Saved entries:

+++

`src/core/sdc_defines.svh`:
```
`ifndef SDC_DEFINES_SVH
`define SDC_DEFINES_SVH
// register byte offsets
`define SDC_OFF_RATIO 12'h000
`define SDC_OFF_BURST 12'h004
`define SDC_OFF_CTRL 12'h008
`define SDC_OFF_NOTCH 12'h00c
`define SDC_OFF_CMD 12'h010
`define SDC_OFF_STATUS 12'h014
`define SDC_OFF_FMT0 12'h018
`define SDC_OFF_FMT1 12'h01c
`define SDC_OFF_FMT2 12'h020
// field positions in the control word
`define SDC_CTRL_TDC_LSB 0
`define SDC_CTRL_IMM_BIT 2
`define SDC_CTRL_FAIR_LSB 4
`define SDC_CTRL_PRIV_BIT 8
// encodings
`define SDC_TDC_OFF 2'b00
`define SDC_TDC_DATA 2'b01
`define SDC_TDC_RSVD 2'b10
`define SDC_TDC_CMD 2'b11
`define SDC_OP_READ6 8'h08
`define SDC_OP_READ10 8'h28
`define SDC_OP_WRITE6 8'h0a
`define SDC_OP_WRITE10 8'h2a
`define SDC_OP_WRVFY 8'h2e
`define SDC_RATIO_DEN_SH 8
`define SDC_NOTCHES 16
`define SDC_BLOCK_BYTES 16'h0200
// sense answer for an illegal field
`define SDC_SENSE_KEY 4'h5
`define SDC_SENSE_ASC 8'h26
// fixed format flags: soft, hard, removable, surface
`define SDC_FMT_FLAGS 4'b0100
`endif

```
`src/core/sdc_pkg.sv`:
```
package sdc_pkg;
    typedef enum logic [2:0] {
        SDC_IDLE = 3'b000,
        SDC_CMD = 3'b001,
        SDC_XFER = 3'b011,
        SDC_DISC = 3'b010,
        SDC_WAIT = 3'b110,
        SDC_HOLD = 3'b111
    } sdc_state_t;
endpackage : sdc_pkg

```
`src/core/sdc_disconnect_ctrl.sv`:
```
// Register access over APB and the register addresses were decided locally.
`timescale 1ns/1ps
`default_nettype none
`include "sdc_defines.svh"
// Notes on behaviour
// - reads reconnect once buffer fill reaches read ratio over 256
// - writes reconnect once buffer emptiness reaches write ratio over 256
// - a zero ratio is replaced by an optimal ratio from transfer rate
// - burst limit counts whole blocks
// - disconnect only at a block boundary
// - a burst shorter than one block still moves one whole block
// - burst value zero means no limit per connection
// - with privilege, disconnect on empty buffer in reads or full buffer in writes
// - burst limit applies only when disconnect privilege is granted
// - immediate flag with privilege forces disconnect after command, before data
// - immediate flag clear lets data start right after command
// - never disconnect while a priority command runs
// - control 00b defers to other fields, 10b is reserved
// - control 01b holds the bus once data starts, until all data has moved
// - control 11b holds the bus once data starts, until the command completes
// - nonzero control with nonzero burst gives illegal request check
// - fair arbitration used whenever its field is nonzero
// - ratio pair kept per notch; notch zero writes all notches
// - policy governs read 08h/28h and write 0ah/2ah/2eh only
// - format parameters are read only and follow active notch; code returns the zone inputs directly, with no select by notch_r
// - format flags read soft 0, hard 1, removable 0, surface 0
module sdc_disconnect_ctrl (
    input wire logic I_CLK,
    input wire logic I_SYS_RST,
    input wire logic I_PSEL,
    input wire logic I_PENABLE,
    input wire logic I_PWRITE,
    input wire logic [11:0] I_PADDR,
    input wire logic [31:0] I_PWDATA,
    output logic O_PREADY,
    output logic O_PSLVERR,
    output logic [31:0] O_PRDATA,
    input wire logic i_cmd_valid,
    input wire logic [7:0] i_cmd_opcode,
    input wire logic i_cmd_priority,
    input wire logic i_block_done,
    input wire logic i_data_done,
    input wire logic i_cmd_done,
    input wire logic i_disc_rejected,
    input wire logic [7:0] i_buf_level,
    input wire logic [7:0] i_opt_read_ratio,
    input wire logic [7:0] i_opt_write_ratio,
    input wire logic [15:0] i_zone_tracks,
    input wire logic [15:0] i_zone_sectors,
    input wire logic [15:0] i_zone_track_skew,
    input wire logic [15:0] i_zone_cyl_skew,
    output logic O_DATA_PHASE,
    output logic O_DISCONNECT_REQ,
    output logic O_RECONNECT_REQ,
    output logic O_FAIR_ARB,
    output logic O_CHECK_COND,
    output logic [3:0] O_SENSE_KEY,
    output logic [7:0] O_SENSE_ASC
);
    sdc_pkg::sdc_state_t state_r;
    logic [7:0] rd_ratio_r [0:`SDC_NOTCHES-1];
    logic [7:0] wr_ratio_r [0:`SDC_NOTCHES-1];
    logic [15:0] burst_r;
    logic [1:0] tdc_r;
    logic imm_r;
    logic [2:0] fair_r;
    logic priv_r;
    logic [3:0] notch_r;
    logic is_read_r;
    logic [15:0] blk_cnt_r;
    logic is_wr;
    logic is_rd;
    logic apb_go;
    logic [7:0] rd_thr;
    logic [7:0] wr_thr;
    logic policy_op;
    logic burst_hit;
    logic buf_limit;
    logic hold_bus;
    logic reconnect_ok;
    integer n;

    // effective threshold: zero falls back to the optimal value
    function automatic logic [7:0] pick_ratio(input logic [7:0] prog, input logic [7:0] opt);
        pick_ratio = (prog == 8'h00) ? opt : prog;
    endfunction : pick_ratio

    // nonzero transfer control together with a burst limit is an illegal pair
    function automatic logic bad_cfg(input logic [1:0] tdc, input logic [15:0] burst);
        bad_cfg = (tdc != `SDC_TDC_OFF) && (burst != 16'h0000);
    endfunction : bad_cfg

    // read opcodes among those that obey the policy
    function automatic logic rd_op(input logic [7:0] op);
        rd_op = (op == `SDC_OP_READ6) || (op == `SDC_OP_READ10);
    endfunction : rd_op

    assign apb_go = I_PSEL && I_PENABLE && O_PREADY;
    assign is_wr = apb_go && I_PWRITE;
    assign is_rd = apb_go && !I_PWRITE;
    assign rd_thr = pick_ratio(rd_ratio_r[notch_r], i_opt_read_ratio);
    assign wr_thr = pick_ratio(wr_ratio_r[notch_r], i_opt_write_ratio);
    // recognise the read and write opcodes that obey the policy
    assign policy_op = rd_op(i_cmd_opcode) ||
        (i_cmd_opcode == `SDC_OP_WRITE6) || (i_cmd_opcode == `SDC_OP_WRITE10) ||
        (i_cmd_opcode == `SDC_OP_WRVFY);
    // burst counted in blocks, tested only at a block boundary, zero is unlimited
    assign burst_hit = priv_r && (burst_r != 16'h0000) && i_block_done &&
        (blk_cnt_r + 16'h0001 >= burst_r);
    // read drains the segment, write fills it
    assign buf_limit = i_block_done && (is_read_r ? (i_buf_level == 8'h00) : (i_buf_level == 8'hff));
    assign hold_bus = i_cmd_priority || (tdc_r == `SDC_TDC_DATA) || (tdc_r == `SDC_TDC_CMD);
    // ratio over 256: compare the level byte with the numerator
    assign reconnect_ok = is_read_r ? (i_buf_level >= rd_thr) :
        ((8'hff - i_buf_level) >= wr_thr);

    // apb always answers in the access cycle
    always_ff @(posedge I_CLK) begin
        if (I_SYS_RST) begin
            O_PREADY <= 1'b0;
        end else begin
            O_PREADY <= I_PSEL && !I_PENABLE;
        end
    end

    // apb read mux and error on unmapped or read-only write
    always_ff @(posedge I_CLK) begin
        if (I_SYS_RST) begin
            O_PRDATA <= 32'h0000_0000;
            O_PSLVERR <= 1'b0;
        end else if (I_PSEL && !I_PENABLE) begin
            O_PSLVERR <= 1'b0;
            O_PRDATA <= 32'h0000_0000;
            case (I_PADDR)
                `SDC_OFF_RATIO: O_PRDATA <= {16'h0000, wr_ratio_r[notch_r], rd_ratio_r[notch_r]};
                `SDC_OFF_BURST: O_PRDATA <= {16'h0000, burst_r};
                `SDC_OFF_CTRL: O_PRDATA <= {23'h000000, priv_r, 1'b0, fair_r, 1'b0, imm_r, tdc_r};
                `SDC_OFF_NOTCH: O_PRDATA <= {28'h0000000, notch_r};
                `SDC_OFF_CMD: O_PRDATA <= 32'h0000_0000;
                `SDC_OFF_STATUS: O_PRDATA <= {25'h0000000, O_CHECK_COND, O_RECONNECT_REQ,
                    O_DISCONNECT_REQ, O_DATA_PHASE, state_r};
                `SDC_OFF_FMT0: O_PRDATA <= {i_zone_tracks, i_zone_sectors};
                `SDC_OFF_FMT1: O_PRDATA <= {i_zone_track_skew, i_zone_cyl_skew};
                `SDC_OFF_FMT2: O_PRDATA <= {`SDC_BLOCK_BYTES, 12'h000, `SDC_FMT_FLAGS};
                default: O_PSLVERR <= 1'b1;
            endcase
            if (I_PWRITE && (I_PADDR == `SDC_OFF_STATUS || I_PADDR >= `SDC_OFF_FMT0)) begin
                O_PSLVERR <= 1'b1;
            end
        end
    end

    // per-notch ratio tables; notch zero broadcasts to every notch
    always_ff @(posedge I_CLK) begin
        if (I_SYS_RST) begin
            for (n = 0; n < `SDC_NOTCHES; n = n + 1) begin
                rd_ratio_r[n] <= 8'h00;
                wr_ratio_r[n] <= 8'h00;
            end
        end else if (is_wr && I_PADDR == `SDC_OFF_RATIO) begin
            for (n = 0; n < `SDC_NOTCHES; n = n + 1) begin
                if (notch_r == 4'h0 || n[3:0] == notch_r) begin
                    rd_ratio_r[n] <= I_PWDATA[7:0];
                    wr_ratio_r[n] <= I_PWDATA[15:8];
                end
            end
        end
    end

    // configuration registers
    always_ff @(posedge I_CLK) begin
        if (I_SYS_RST) begin
            burst_r <= 16'h0000;
            tdc_r <= `SDC_TDC_OFF;
            imm_r <= 1'b0;
            fair_r <= 3'b000;
            priv_r <= 1'b0;
            notch_r <= 4'h0;
        end else if (is_wr) begin
            if (I_PADDR == `SDC_OFF_BURST) begin
                burst_r <= I_PWDATA[15:0];
            end
            if (I_PADDR == `SDC_OFF_CTRL) begin
                // reserved control value is not accepted
                if (I_PWDATA[`SDC_CTRL_TDC_LSB+:2] != `SDC_TDC_RSVD) begin
                    tdc_r <= I_PWDATA[`SDC_CTRL_TDC_LSB+:2];
                end
                imm_r <= I_PWDATA[`SDC_CTRL_IMM_BIT];
                fair_r <= I_PWDATA[`SDC_CTRL_FAIR_LSB+:3];
                priv_r <= I_PWDATA[`SDC_CTRL_PRIV_BIT];
            end
            if (I_PADDR == `SDC_OFF_NOTCH) begin
                notch_r <= I_PWDATA[3:0];
            end
        end
    end

    // fairness follows the field directly
    always_ff @(posedge I_CLK) begin
        if (I_SYS_RST) begin
            O_FAIR_ARB <= 1'b0;
        end else begin
            O_FAIR_ARB <= (fair_r != 3'b000);
        end
    end

    // illegal field combination; new detection wins over clear by command write
    always_ff @(posedge I_CLK) begin
        if (I_SYS_RST) begin
            O_CHECK_COND <= 1'b0;
            O_SENSE_KEY <= 4'h0;
            O_SENSE_ASC <= 8'h00;
        end else if (i_cmd_valid && bad_cfg(tdc_r, burst_r)) begin
            O_CHECK_COND <= 1'b1;
            O_SENSE_KEY <= `SDC_SENSE_KEY;
            O_SENSE_ASC <= `SDC_SENSE_ASC;
        end else if (is_wr && I_PADDR == `SDC_OFF_CMD && I_PWDATA[0]) begin
            O_CHECK_COND <= 1'b0;
            O_SENSE_KEY <= 4'h0;
            O_SENSE_ASC <= 8'h00;
        end
    end

    // connection state machine
    always_ff @(posedge I_CLK) begin
        if (I_SYS_RST) begin
            state_r <= sdc_pkg::SDC_IDLE;
            is_read_r <= 1'b0;
            blk_cnt_r <= 16'h0000;
            O_DATA_PHASE <= 1'b0;
            O_DISCONNECT_REQ <= 1'b0;
            O_RECONNECT_REQ <= 1'b0;
        end else begin
            O_DISCONNECT_REQ <= 1'b0;
            O_RECONNECT_REQ <= 1'b0;
            case (state_r)
                sdc_pkg::SDC_IDLE: begin
                    if (i_cmd_valid && policy_op && !bad_cfg(tdc_r, burst_r)) begin
                        is_read_r <= rd_op(i_cmd_opcode);
                        blk_cnt_r <= 16'h0000;
                        state_r <= sdc_pkg::SDC_CMD;
                    end
                end
                sdc_pkg::SDC_CMD: begin
                    if (imm_r && priv_r && !i_cmd_priority) begin
                        O_DISCONNECT_REQ <= 1'b1;
                        state_r <= sdc_pkg::SDC_DISC;
                    end else begin
                        O_DATA_PHASE <= 1'b1;
                        state_r <= sdc_pkg::SDC_XFER;
                    end
                end
                sdc_pkg::SDC_XFER: begin
                    if (i_data_done) begin
                        O_DATA_PHASE <= 1'b0;
                        blk_cnt_r <= 16'h0000;
                        state_r <= (tdc_r == `SDC_TDC_CMD) ? sdc_pkg::SDC_HOLD : sdc_pkg::SDC_IDLE;
                    end else if (i_block_done) begin
                        if (!hold_bus && (burst_hit || (priv_r && buf_limit))) begin
                            O_DISCONNECT_REQ <= 1'b1;
                            O_DATA_PHASE <= 1'b0;
                            blk_cnt_r <= 16'h0000;
                            state_r <= sdc_pkg::SDC_DISC;
                        end else begin
                            blk_cnt_r <= blk_cnt_r + 16'h0001;
                        end
                    end
                end
                sdc_pkg::SDC_DISC: begin
                    if (i_disc_rejected) begin
                        O_DATA_PHASE <= 1'b1;
                        state_r <= sdc_pkg::SDC_XFER;
                    end else begin
                        state_r <= sdc_pkg::SDC_WAIT;
                    end
                end
                sdc_pkg::SDC_WAIT: begin
                    if (reconnect_ok) begin
                        O_RECONNECT_REQ <= 1'b1;
                        O_DATA_PHASE <= 1'b1;
                        state_r <= sdc_pkg::SDC_XFER;
                    end
                end
                sdc_pkg::SDC_HOLD: begin
                    if (i_cmd_done) begin
                        state_r <= sdc_pkg::SDC_IDLE;
                    end
                end
                default: state_r <= sdc_pkg::SDC_IDLE;
            endcase
        end
    end

    // checks
    a_prio_no_disc: assert property (@(posedge I_CLK) disable iff (I_SYS_RST)
        (state_r == sdc_pkg::SDC_XFER && i_cmd_priority) |=> !O_DISCONNECT_REQ)
        else $error("disconnect during priority command");
    a_tdc_hold_bus: assert property (@(posedge I_CLK) disable iff (I_SYS_RST)
        (state_r == sdc_pkg::SDC_XFER && tdc_r != `SDC_TDC_OFF) |=> !O_DISCONNECT_REQ)
        else $error("disconnect while transfer control holds bus");
    a_disc_on_block: assert property (@(posedge I_CLK) disable iff (I_SYS_RST)
        (O_DISCONNECT_REQ && $past(state_r) == sdc_pkg::SDC_XFER) |-> $past(i_block_done))
        else $error("disconnect off a block boundary");
    a_unlimited_burst: assert property (@(posedge I_CLK) disable iff (I_SYS_RST)
        (state_r == sdc_pkg::SDC_XFER && burst_r == 16'h0000 && i_buf_level == 8'h80) |=> !O_DISCONNECT_REQ)
        else $error("disconnect with no burst limit");
    a_burst_needs_priv: assert property (@(posedge I_CLK) disable iff (I_SYS_RST)
        (state_r == sdc_pkg::SDC_XFER && !priv_r) |=> !O_DISCONNECT_REQ)
        else $error("disconnect without privilege");
    a_imm_disc: assert property (@(posedge I_CLK) disable iff (I_SYS_RST)
        (state_r == sdc_pkg::SDC_CMD && imm_r && priv_r && !i_cmd_priority) |=> (O_DISCONNECT_REQ && !O_DATA_PHASE))
        else $error("no immediate disconnect");
    a_fair_arb: assert property (@(posedge I_CLK) disable iff (I_SYS_RST)
        ##1 (O_FAIR_ARB == ($past(fair_r) != 3'b000)))
        else $error("fair arbitration mismatch");
    a_illegal_field: assert property (@(posedge I_CLK) disable iff (I_SYS_RST)
        (i_cmd_valid && tdc_r != `SDC_TDC_OFF && burst_r != 16'h0000) |=> (O_CHECK_COND && O_SENSE_ASC == `SDC_SENSE_ASC))
        else $error("illegal field not reported");
    a_reconnect_thr: assert property (@(posedge I_CLK) disable iff (I_SYS_RST)
        O_RECONNECT_REQ |-> $past(reconnect_ok))
        else $error("reconnect below threshold");

    // threshold fallback and buffer checks
    a_zero_rd_ratio: assert property (@(posedge I_CLK) disable iff (I_SYS_RST)
        (rd_ratio_r[notch_r] == 8'h00) |-> (rd_thr == i_opt_read_ratio))
        else $error("read ratio fallback");
    a_zero_wr_ratio: assert property (@(posedge I_CLK) disable iff (I_SYS_RST)
        (wr_ratio_r[notch_r] == 8'h00) |-> (wr_thr == i_opt_write_ratio))
        else $error("write ratio fallback");
    a_rd_early_rec: assert property (@(posedge I_CLK) disable iff (I_SYS_RST)
        (state_r == sdc_pkg::SDC_WAIT && is_read_r && i_buf_level < rd_thr)
        |=> !O_RECONNECT_REQ)
        else $error("read reconnect too early");
    a_wr_early_rec: assert property (@(posedge I_CLK) disable iff (I_SYS_RST)
        (state_r == sdc_pkg::SDC_WAIT && !is_read_r && (8'hff - i_buf_level) < wr_thr)
        |=> !O_RECONNECT_REQ)
        else $error("write reconnect too early");
    a_empty_disc: assert property (@(posedge I_CLK) disable iff (I_SYS_RST)
        (state_r == sdc_pkg::SDC_XFER && priv_r && !hold_bus && is_read_r &&
        i_block_done && !i_data_done && i_buf_level == 8'h00) |=> O_DISCONNECT_REQ)
        else $error("no disconnect on empty buffer");

    // command start and hold state checks
    a_cmd_data: assert property (@(posedge I_CLK) disable iff (I_SYS_RST)
        (state_r == sdc_pkg::SDC_CMD && !imm_r) |=> O_DATA_PHASE)
        else $error("no data after command");
    a_prio_no_imm: assert property (@(posedge I_CLK) disable iff (I_SYS_RST)
        (state_r == sdc_pkg::SDC_CMD && i_cmd_priority) |=> !O_DISCONNECT_REQ)
        else $error("priority command disconnected");
    a_other_op: assert property (@(posedge I_CLK) disable iff (I_SYS_RST)
        (state_r == sdc_pkg::SDC_IDLE && i_cmd_valid && !policy_op) |=> (state_r == sdc_pkg::SDC_IDLE))
        else $error("foreign opcode started");
    a_illegal_idle: assert property (@(posedge I_CLK) disable iff (I_SYS_RST)
        (state_r == sdc_pkg::SDC_IDLE && i_cmd_valid && bad_cfg(tdc_r, burst_r))
        |=> (state_r == sdc_pkg::SDC_IDLE))
        else $error("illegal setup started");
    a_hold_bus: assert property (@(posedge I_CLK) disable iff (I_SYS_RST)
        (state_r == sdc_pkg::SDC_HOLD) |-> (!O_DATA_PHASE && !O_DISCONNECT_REQ))
        else $error("bus released in hold");

    // register bus checks
    a_no_rsvd_tdc: assert property (@(posedge I_CLK) disable iff (I_SYS_RST)
        tdc_r != `SDC_TDC_RSVD)
        else $error("reserved control taken");
    a_fmt_readonly: assert property (@(posedge I_CLK) disable iff (I_SYS_RST)
        (apb_go && I_PWRITE && I_PADDR >= `SDC_OFF_FMT0) |-> O_PSLVERR)
        else $error("format write accepted");
    a_fmt_flags: assert property (@(posedge I_CLK) disable iff (I_SYS_RST)
        (I_PSEL && !I_PENABLE && I_PADDR == `SDC_OFF_FMT2) |=> (O_PRDATA[3:0] == `SDC_FMT_FLAGS))
        else $error("format flags wrong");
    c_burst_disc: cover property (@(posedge I_CLK) disable iff (I_SYS_RST) O_DISCONNECT_REQ && burst_r != 16'h0000);
    c_reconnect: cover property (@(posedge I_CLK) disable iff (I_SYS_RST) O_RECONNECT_REQ);
    c_rejected: cover property (@(posedge I_CLK) disable iff (I_SYS_RST) state_r == sdc_pkg::SDC_DISC && i_disc_rejected);
    c_check: cover property (@(posedge I_CLK) disable iff (I_SYS_RST) O_CHECK_COND);
    c_hold: cover property (@(posedge I_CLK) disable iff (I_SYS_RST) state_r == sdc_pkg::SDC_HOLD);
endmodule : sdc_disconnect_ctrl
`default_nettype wire

```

+++

=== WHAT YOU WILL DO ===
The word to find is "endfunction". Copy every line of the data that holds it.

=== COMPLETED TASK ===
    endfunction : pick_ratio
    endfunction : bad_cfg
    endfunction : rd_op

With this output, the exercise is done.